▶ [YOUR ASSIGNMENT]: Filter the records below for the word "steps". Copy each line that holds it.

▶ [MATERIAL FOR THIS TASK]:
Context: an optimization exercise on an open-source flow, tuned for small area and a short achievable clock period. The choices shown serve that exercise and are no tape-out recipe. Only simulation tests tie the RTL to the original design; equivalence was not proved. Power figures rest on the tool's default switching activity, not on a simulated workload.

==> flow/design.v <==
package sampler_pkg;
    localparam int N_CH       = 4;
    localparam int SAMPLE_W   = 14;
    localparam int CH_ID_W    = 2;
    localparam int CNT_W      = 8;
    localparam int FIFO_DEPTH = 16;
    localparam int FIFO_PTR_W = $clog2(FIFO_DEPTH);
    localparam int FIFO_CNT_W = FIFO_PTR_W + 1;      
    localparam int WORD_W     = 32;
    localparam int RSVD_W     = WORD_W - 2 - CH_ID_W - SAMPLE_W;
    typedef logic [SAMPLE_W-1:0] sample_t;
    typedef logic [CNT_W-1:0]    cnt_t;
    typedef struct packed {
        logic               first;       
        logic               rsvd_hi;     
        logic [CH_ID_W-1:0] ch_id;       
        logic [RSVD_W-1:0]  rsvd_lo;     
        sample_t            sample;      
    } out_word_t;
    typedef enum logic [1:0] {
        IDLE,
        DELAY,
        HIGH
    } pulse_state_t;
    typedef enum logic {
        WAIT_TRIG,
        RECORD
    } rx_state_t;
    typedef enum logic {
        TRIG_GATE,
        TRIG_THRESH
    } trig_src_t;
endpackage
`timescale 1ns/1ps
module pulse_gen (
    input  logic              ADC_ENC,
    input  logic              i_rst_n,
    input  logic              i_start,
    input  sampler_pkg::cnt_t i_delay,
    input  sampler_pkg::cnt_t i_width,
    output logic              o_pulse
);
    sampler_pkg::pulse_state_t state;
    sampler_pkg::cnt_t         cnt;           
    logic         start_q;
    logic         start_rise;
    assign start_rise = i_start & ~start_q;
    always_ff @(posedge ADC_ENC)
    begin
        if (!i_rst_n)
        begin
            state   <= sampler_pkg::IDLE;
            cnt     <= '0;
            start_q <= 1'b0;
            o_pulse <= 1'b0;
        end
        else
        begin
            start_q <= i_start;
            case (state)
                sampler_pkg::IDLE:
                begin
                    if (start_rise)
                    begin
                        state <= sampler_pkg::DELAY;
                        cnt   <= i_delay;    
                    end
                end
                sampler_pkg::DELAY:
                begin
                    if (cnt == '0)
                    begin
                        state   <= sampler_pkg::HIGH;
                        cnt     <= i_width - 1'b1;
                        o_pulse <= 1'b1;
                    end
                    else
                    begin
                        cnt <= cnt - 1'b1;
                    end
                end
                sampler_pkg::HIGH:
                begin
                    if (cnt == '0)
                    begin
                        state   <= sampler_pkg::IDLE;
                        o_pulse <= 1'b0;
                    end
                    else
                    begin
                        cnt <= cnt - 1'b1;
                    end
                end
                default:
                begin
                    state   <= sampler_pkg::IDLE;
                    o_pulse <= 1'b0;
                end
            endcase
        end
    end
endmodule
`timescale 1ns/1ps
module adc_trigger (
    input  logic                   ADC_ENC,
    input  logic                   i_rst_n,
    input  sampler_pkg::trig_src_t i_src,
    input  logic                   i_gate,
    input  sampler_pkg::sample_t   i_sample,
    input  sampler_pkg::sample_t   i_threshold,
    output logic                   o_trig
);
    logic gate_q;
    logic above;
    logic above_q;
    logic gate_evt;
    logic thresh_evt;
    assign above      = (i_sample > i_threshold);
    assign gate_evt   = i_gate & ~gate_q;        
    assign thresh_evt = above & ~above_q;        
    always_ff @(posedge ADC_ENC)
    begin
        above_q <= above;
    end
    always_ff @(posedge ADC_ENC)
    begin
        if (!i_rst_n)
        begin
            gate_q <= 1'b0;
            o_trig <= 1'b0;
        end
        else
        begin
            gate_q <= i_gate;
            o_trig <= (i_src == sampler_pkg::TRIG_GATE) ? gate_evt : thresh_evt;
        end
    end
endmodule
`timescale 1ns/1ps
module adc_channel_rx #(
    parameter int CH_ID = 0
) (
    input  logic                   ADC_ENC,
    input  logic                   i_rst_n,
    input  logic                   i_trig,
    input  sampler_pkg::sample_t   i_sample,
    input  sampler_pkg::cnt_t      i_rec_len,
    input  logic                   i_read,
    output logic                   o_empty,
    output sampler_pkg::out_word_t o_data,
    output logic                   o_lost
);
    sampler_pkg::rx_state_t             state;
    sampler_pkg::cnt_t                  rec_cnt;
    logic [sampler_pkg::WORD_W-1:0]     mem [0:sampler_pkg::FIFO_DEPTH-1];
    logic [sampler_pkg::FIFO_PTR_W-1:0] wr_ptr;
    logic [sampler_pkg::FIFO_PTR_W-1:0] rd_ptr;
    logic [sampler_pkg::FIFO_CNT_W-1:0] fill;
    sampler_pkg::out_word_t             wr_word;
    logic                  full;
    logic                  wr_req;
    logic                  do_wr;
    logic                  do_rd;
    assign full    = (fill == sampler_pkg::FIFO_CNT_W'(sampler_pkg::FIFO_DEPTH));
    assign o_empty = (fill == '0);
    assign o_data  = mem[rd_ptr];
    assign wr_req  = (state == sampler_pkg::RECORD);
    assign do_wr   = wr_req & ~full;
    assign do_rd   = i_read & ~o_empty;
    always_comb
    begin
        wr_word        = '0;
        wr_word.first  = (rec_cnt == '0);
        wr_word.ch_id  = sampler_pkg::CH_ID_W'(CH_ID);
        wr_word.sample = i_sample;
    end
    always_ff @(posedge ADC_ENC)
    begin
        if (!i_rst_n)
        begin
            state   <= sampler_pkg::WAIT_TRIG;
            rec_cnt <= '0;
        end
        else if (state == sampler_pkg::WAIT_TRIG)
        begin
            rec_cnt <= '0;
            if (i_trig)
                state <= sampler_pkg::RECORD;
        end
        else if (rec_cnt == i_rec_len - sampler_pkg::cnt_t'(1))
        begin
            state <= sampler_pkg::WAIT_TRIG;      
        end
        else
        begin
            rec_cnt <= rec_cnt + 1'b1;
        end
    end
    always_ff @(posedge ADC_ENC)
    begin
        if (do_wr)
            mem[wr_ptr] <= wr_word;
    end
    always_ff @(posedge ADC_ENC)
    begin
        if (!i_rst_n)
        begin
            wr_ptr <= '0;
            rd_ptr <= '0;
            fill   <= '0;
            o_lost <= 1'b0;
        end
        else
        begin
            if (do_wr)
                wr_ptr <= wr_ptr + 1'b1;     
            if (do_rd)
                rd_ptr <= rd_ptr + 1'b1;
            case ({do_wr, do_rd})
                2'b10:   fill <= fill + 1'b1;
                2'b01:   fill <= fill - 1'b1;
                default: fill <= fill;
            endcase
            if (wr_req && full)
                o_lost <= 1'b1;      
        end
    end
endmodule
`timescale 1ns/1ps
module rr_arbiter (
    input  logic                                        ADC_ENC,
    input  logic                                        i_rst_n,
    input  logic [sampler_pkg::N_CH-1:0]                i_ch_en,
    input  logic [sampler_pkg::N_CH-1:0]                i_empty,
    input  logic [sampler_pkg::N_CH-1:0][sampler_pkg::WORD_W-1:0] i_data,
    output logic [sampler_pkg::N_CH-1:0]                o_read,
    output logic                                        o_out_valid,
    output sampler_pkg::out_word_t                      o_out_data,
    input  logic                                        i_out_ready
);
    logic [sampler_pkg::N_CH-1:0]    req;
    logic [sampler_pkg::CH_ID_W-1:0] last_q;
    logic [sampler_pkg::CH_ID_W-1:0] cand;
    logic [sampler_pkg::CH_ID_W-1:0] gnt;
    logic               found;
    logic               can_load;
    logic               load;
    assign req      = i_ch_en & ~i_empty;
    assign can_load = ~o_out_valid | i_out_ready;    
    assign load     = found & can_load;
    always_comb
    begin
        cand  = last_q;
        gnt   = last_q;
        found = 1'b0;
        for (int off = sampler_pkg::N_CH; off >= 1; off--)
        begin
            cand = sampler_pkg::CH_ID_W'((int'(last_q) + off) % sampler_pkg::N_CH);
            if (req[cand])
            begin
                gnt   = cand;
                found = 1'b1;
            end
        end
    end
    always_comb
    begin
        o_read = '0;
        if (load)
            o_read[gnt] = 1'b1;
    end
    always_ff @(posedge ADC_ENC)
    begin
        if (!i_rst_n)
        begin
            last_q      <= '0;
            o_out_valid <= 1'b0;
        end
        else if (load)
        begin
            last_q      <= gnt;
            o_out_valid <= 1'b1;
        end
        else if (i_out_ready)
        begin
            o_out_valid <= 1'b0;
        end
    end
    always_ff @(posedge ADC_ENC)
    begin
        if (load)
            o_out_data <= i_data[gnt];   
    end
endmodule
`timescale 1ns/1ps
module ccpd_top (
    input  logic                                       ADC_ENC,
    input  logic                                       i_rst_n,
    input  logic                                       i_gate_start,
    input  sampler_pkg::cnt_t                          i_gate_delay,
    input  sampler_pkg::cnt_t                          i_gate_width,
    input  sampler_pkg::cnt_t                          i_inj_delay,
    input  sampler_pkg::cnt_t                          i_inj_width,
    input  sampler_pkg::cnt_t                          i_rec_len,
    input  sampler_pkg::trig_src_t                     i_trig_src,
    input  sampler_pkg::sample_t                       i_threshold,
    input  logic [sampler_pkg::N_CH-1:0][sampler_pkg::SAMPLE_W-1:0] i_adc_sample,
    input  logic [sampler_pkg::N_CH-1:0]               i_ch_en,
    input  logic                                       i_out_ready,
    output logic                                       o_ccpd_gate,
    output logic                                       o_ccpd_injection,
    output logic                                       o_out_valid,
    output sampler_pkg::out_word_t                     o_out_data,
    output logic [sampler_pkg::N_CH-1:0]               o_lost
);
    logic                   gate_pulse;
    logic                   adc_trig;
    logic [sampler_pkg::N_CH-1:0]        ch_empty;
    logic [sampler_pkg::N_CH-1:0]        ch_read;
    logic [sampler_pkg::N_CH-1:0][sampler_pkg::WORD_W-1:0] ch_data;
    assign o_ccpd_gate = gate_pulse;
    pulse_gen gate_gen (
        .ADC_ENC (ADC_ENC),
        .i_rst_n (i_rst_n),
        .i_start (i_gate_start),
        .i_delay (i_gate_delay),
        .i_width (i_gate_width),
        .o_pulse (gate_pulse)
    );
    pulse_gen inj_gen (
        .ADC_ENC (ADC_ENC),
        .i_rst_n (i_rst_n),
        .i_start (gate_pulse),       
        .i_delay (i_inj_delay),
        .i_width (i_inj_width),
        .o_pulse (o_ccpd_injection)
    );
    adc_trigger trig_unit (
        .ADC_ENC     (ADC_ENC),
        .i_rst_n     (i_rst_n),
        .i_src       (i_trig_src),
        .i_gate      (gate_pulse),
        .i_sample    (i_adc_sample[0]),      
        .i_threshold (i_threshold),
        .o_trig      (adc_trig)
    );
    for (genvar i = 0; i < sampler_pkg::N_CH; i++)
    begin : ch_gen
        adc_channel_rx #(
            .CH_ID (i)
        ) rx (
            .ADC_ENC   (ADC_ENC),
            .i_rst_n   (i_rst_n),
            .i_trig    (adc_trig),
            .i_sample  (i_adc_sample[i]),
            .i_rec_len (i_rec_len),
            .i_read    (ch_read[i]),
            .o_empty   (ch_empty[i]),
            .o_data    (ch_data[i]),
            .o_lost    (o_lost[i])
        );
    end
    rr_arbiter arbiter (
        .ADC_ENC     (ADC_ENC),
        .i_rst_n     (i_rst_n),
        .i_ch_en     (i_ch_en),
        .i_empty     (ch_empty),
        .i_data      (ch_data),
        .o_read      (ch_read),
        .o_out_valid (o_out_valid),
        .o_out_data  (o_out_data),
        .i_out_ready (i_out_ready)
    );
endmodule
==> flow/run.sh <==
#!/bin/bash
# synth_recipe.tcl (not shown) runs the flow's synth.tcl, then flattens the netlist and writes it again
# the make line also repeats each setting of config.mk as NAME=value (left out here)
make -C /OpenROAD-flow-scripts/flow DESIGN_CONFIG=/design/flow/config.mk WORK_HOME=/design/flow/orfs CLKGATE_MAP_FILE= SYNTH_SCRIPT=/design/flow/synth_recipe.tcl finish
==> flow/config.mk <==
export PLATFORM = sky130hd
export DESIGN_NAME = ccpd_top
export DESIGN_NICKNAME = ccpd_top
export VERILOG_FILES = /design/flow/design.v
export SDC_FILE = /design/flow/constraint.sdc
export NUM_CORES = 4
export LEC_CHECK = 0
export CAP_MARGIN = 20
export CORE_MARGIN = 2
export CORE_UTILIZATION = 40
export SLEW_MARGIN = 20
==> flow/constraint.sdc <==
create_clock -name core_clock -period 6.0 [get_ports {ADC_ENC}]
set_input_delay 1.2000 -clock core_clock [delete_from_list [all_inputs] [get_ports {ADC_ENC}]]
set_output_delay 1.2000 -clock core_clock [all_outputs]
set_load 0.01 [all_outputs]
==> results.py <==
metrics = {
    "critical_path": {
        "arrival_ns": 4.94,
        "cp_max_fo": 15,
        "cp_data_required_time_ns": 6.55,
        "start_kind": "flip-flop",
        "critPathCaptureType": "flip-flop",
        "critPathKind": "flip-flop to flip-flop",
    },
    "placed_design": {
        "place_inst": 4139,
        "place_ws_ns": 0.963,
        "dp_hpwl_mm": 65.9,
        "routabilityCongestion": 0.828,
        "io_buffers": 142,
    },
    "layout": {
        "n_fill_cell": 9564,
        "most-common-layout-cells": "977 x edfxtp_1, 300 x mux4_2, 209 x nor2_1, 142 x clkdlybuf4s50_1, 128 x dfxtp_1",
        "fin_nets": 2930,
        "fin_util": 0.465,
        "fin_cells": 4354,
        "layout.cells.most_common": "edfxtp_1",
        "drive_gt1_frac": 0.214,
        "area_growth_pct": 15.6,
    },
    "sta": {
        "hold_violations": 0,
        "fmax_mhz": 228,
        "finalSetupViolCount": 0,
        "worst_pin_slew_ns": 1.17,
        "slew_headroom": 0.217,
        "rsz0062_at_grt": "false",
        "layout_setup_ws_ns": 1.61,
        "finalSetupTns_ns": 0,
        "fin_skew_ns": 0.0251,
        "finalCriticalPeriod_ns": 4.39,
        "drv_slew": 0,
        "fin_crit_sh": 0.731,
    },
    "logic_synthesis": {
        "avgSynthCellArea_um2": 18.1,
        "synth-edff-count": 977,
        "synth.largest_area_cell": "edfxtp_1",
        "synth_area_mm2": 0.0459,
        "synth-seq-area-share": 0.698,
        "synth_top_flop_cell": "edfxtp_1",
        "synth.area.top_cells": "edfxtp_1 64%, mux4_2 15%, dfxtp_1 6.0%, ha_1 1.8%, nor2_1 1.7%",
        "post-synth-top-area-fraction": 0.639,
        "synth-warning-count": 7,
        "synth_cell_type_count": 79,
        "ys_ff_latch": 1114,
        "async_flop_share": 0,
        "syn_inst": 2539,
    },
    "routing": {
        "wire_per_inst_um": 24.5,
        "vias": 23800,
        "drtAntennaViolNets": 0,
        "first_pass_iters": 6,
        "wl_mm": 107,
        "viasPerCell": 5.48,
        "drt_iter0_drc": 2190,
        "drcViolationCount": 0,
    },
    "global_route": {
        "grt_pass1_wl_mm": 158,
        "grt_max_degree": 67,
        "antenna_found_initial": 4,
        "grtUsageTotal": 0.182,
        "grt_pass1_vias": 24600,
        "grt_overflow": 0,
    },
    "pwr": {
        "power_mw": 19.0,
        "power.switching_mw": 4.94,
        "power_frac_clock": 0.362,
        "swShare": 0.260,
        "p_seq_frac": 0.473,
        "p_int_mw": 14.1,
        "combinationalPowerShare": 0.165,
        "power_density_mw_per_mm2": 359,
        "p_leak_nw": 16.9,
        "vdd_drop_max_uv": 217,
    },
    "clocking": {
        "postCtsSetupBuffers": 0,
        "htree_num_levels": 3,
        "cts-buffers-inserted": 112,
        "cts_hold_buf": 0,
        "cts_tree": "done",
        "root_buffer": "clkbuf_16",
        "clockBufferDepth": 3,
        "clock_latency_ns": 0.69,
        "cts_num_sinks": 1114,
        "ctsResizeCount": 0,
        "clkTransAtPathRegs_ns": 0.06,
    },
    "status": {
        "outcome": "timing/DRC/antenna clean",
    },
    "die": {
        "io_pins": 158,
        "die_area_mm2": 0.118,
        "core-area_mm2": 0.114,
        "initial_core_util": 0.402,
        "die_w_um": 343,
        "die_y_um": 343,
        "floorplan.rows": 124,
    },
    "job": {
        "maxCapViolCount": 0,
    },
    "hold_path": {
        "worstHoldPathType": "flip-flop to flip-flop",
    },
}
-- final cells by class --
type | count | area [um2] | share of cell area
Multi-Input combinational cell | 1222 | 13100 | 0.247
Clock buffer | 151 | 3080 | 0.0580
Tap cell | 1512 | 1890 | 0.0356
Sequential cell | 1114 | 32100 | 0.604
Timing Repair Buffer | 231 | 2120 | 0.0400
Inverter | 63 | 240 | 0.00452
Clock inverter | 60 | 566 | 0.0106
Antenna cell | 1 | 2.50 | 0.0000471
-- path summary, 6_finish.rpt --
check | endpoint | slack, ns | startpoint | cells past startpoint
worst max register to register | ch_gen[1].rx.fill[4] | 1.61 | ch_gen[0].rx.fill[1] | 12
worst max-delay path | ch_gen[1].rx.fill[4] | 1.61 | ch_gen[0].rx.fill[1] | 12
worst min-delay path | gate_gen.cnt[6] | 0.48 | gate_gen.cnt[6] | 2
worst min register to register | gate_gen.cnt[6] | 0.48 | gate_gen.cnt[6] | 2
-- Yosys cell counts (5+ instances only) --
| cell | count |
|---|---|
| a211oi_1 | 26 |
| a21oi_1 | 56 |
| a31oi_1 | 12 |
| and2_1 | 15 |
| and3_1 | 13 |
| buf_1 | 22 |
| buf_4 | 22 |
| clkbuf_1 | 105 |
| dfxtp_1 | 137 |
| edfxtp_1 | 977 |
| ha_1 | 67 |
| inv_1 | 62 |
| mux2i_1 | 30 |
| mux4_2 | 300 |
| nand2_1 | 94 |
| nand2b_1 | 12 |
| nand3_1 | 18 |
| nand4_1 | 22 |
| nor2_1 | 209 |
| nor2b_1 | 22 |
| nor3_1 | 24 |
| nor3b_1 | 5 |
| nor4_1 | 15 |
| o21a_1 | 8 |
| o21ai_0 | 32 |
| o31ai_1 | 5 |
| or3_1 | 6 |
| or4_1 | 7 |
| or4b_2 | 6 |
| xnor2_1 | 55 |
| xnor3_1 | 20 |
| xor2_1 | 44 |
-- sequential cells by signal, indices dropped and copies added, names as in the netlist, 8 cells and up, named ones only --
name	count
ch_gen.rx.mem	960
ch_gen.rx.rec_cnt	32
ch_gen.rx.fill	20
arbiter.o_out_data	17
ch_gen.rx.rd_ptr	16
ch_gen.rx.wr_ptr	16
gate_gen.cnt	8
inj_gen.cnt	8
-- power groups by stage --
stage | Clock (mW) | Sequential [mW] | Combinational, mW
6_report | 6.89 | 9.01 | 3.14
5_1_grt | 7.36 | 9.06 | 3.40
4_1_cts | 7.04 | 9.07 | 3.05
3_5_place_dp | 0 | 9.23 | 3.04
3_3_place_gp | 0 | 9.22 | 2.95
2_1_floorplan | 0 | 8.95 | 2.25
-- cell families (layout without fill, tap and decap cells) --
group                      after synthesis  count (layout)  synth area share
other                                    1              16         0.0000816
DFF                                   1114            1114             0.698
AOI/OAI and AO/OA                      202             202            0.0298
adders and majority gates               67              67            0.0182
buffers and inverters                  217             505            0.0199
muxes                                  331             331             0.154
and+or+nand+nor                        488             488            0.0511
xor gates and xnor gates               119             119            0.0287
-- layer usage --
| layer | track usage | wire, um | share of wire | up-vias |
|---|---|---|---|---|
| li1 | - | - | - | 10500 |
| met3 | 0.0396 | 7230 | 0.068 | 160 |
| met4 | 0.0470 | 2060 | 0.019 | 8 |
| met1 | 0.249 | 45500 | 0.43 | 12500 |
| met2 | 0.295 | 51900 | 0.49 | 674 |
| met5 | 0 | 55 | 0.00052 | - |
-- critical path, stage by stage (launching register included) --
cell	delay (ns)
dfxtp_1	0.39
or4_1	0.65
o21ai_0	0.35
and3_1	0.27
a211oi_4	0.06
nor3_2	0.58
ha_1	0.56
xor2_1	0.13
ha_1	0.30
o311a_1	0.32
and3_1	0.19
o311ai_0	0.31
o41ai_1	0.12
-- per-stage QoR --
stage / cell area [um2] / hold WS (ns)
after floorplan: 46000 / 0.438
after global placement: 49400 / 0.462
after detailed placement: 49400 / 0.473
after CTS: 53100 / 0.481
after global routing: 53100 / 0.510
final: 53100 / 0.479

separate check: timing with driven ports:
In the flow no input, the clock included, has a driving cell. The finished layout below was timed again as built, in two steps. Step 1 (the two cells are an assumption about what drives the block):
set clk [get_ports {ADC_ENC}]
set_driving_cell -lib_cell sky130_fd_sc_hd__clkbuf_16 $clk
set_driving_cell -lib_cell sky130_fd_sc_hd__buf_2 [delete_from_list [all_inputs] $clk]
Step 2 moves the port delays by t, midway between the first and last clock arrival at a register: inputs arrive t later, outputs are due t later. That takes back most of the time a late clock gives input paths. a / b / c = no drivers / after step 1 / after step 2; a / b = the first two.
t (ns): 0.748
setup slack, ns: 1.613 / 1.613 / 0.926
hold WS [ns]: 0.479 / 0.479 / 0.479
worst setup path at the end: input to register
clock arrival spread, ns: 0.026 / 0.025
After both steps setup and hold are still met in this run. The setup slack of this run moves by 0.000 ns with the drivers and by -0.687 ns with both steps.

▶ [EXERCISE SOLUTION]:
In the flow no input, the clock included, has a driving cell. The finished layout below was timed again as built, in two steps. Step 1 (the two cells are an assumption about what drives the block):
After both steps setup and hold are still met in this run. The setup slack of this run moves by 0.000 ns with the drivers and by -0.687 ns with both steps.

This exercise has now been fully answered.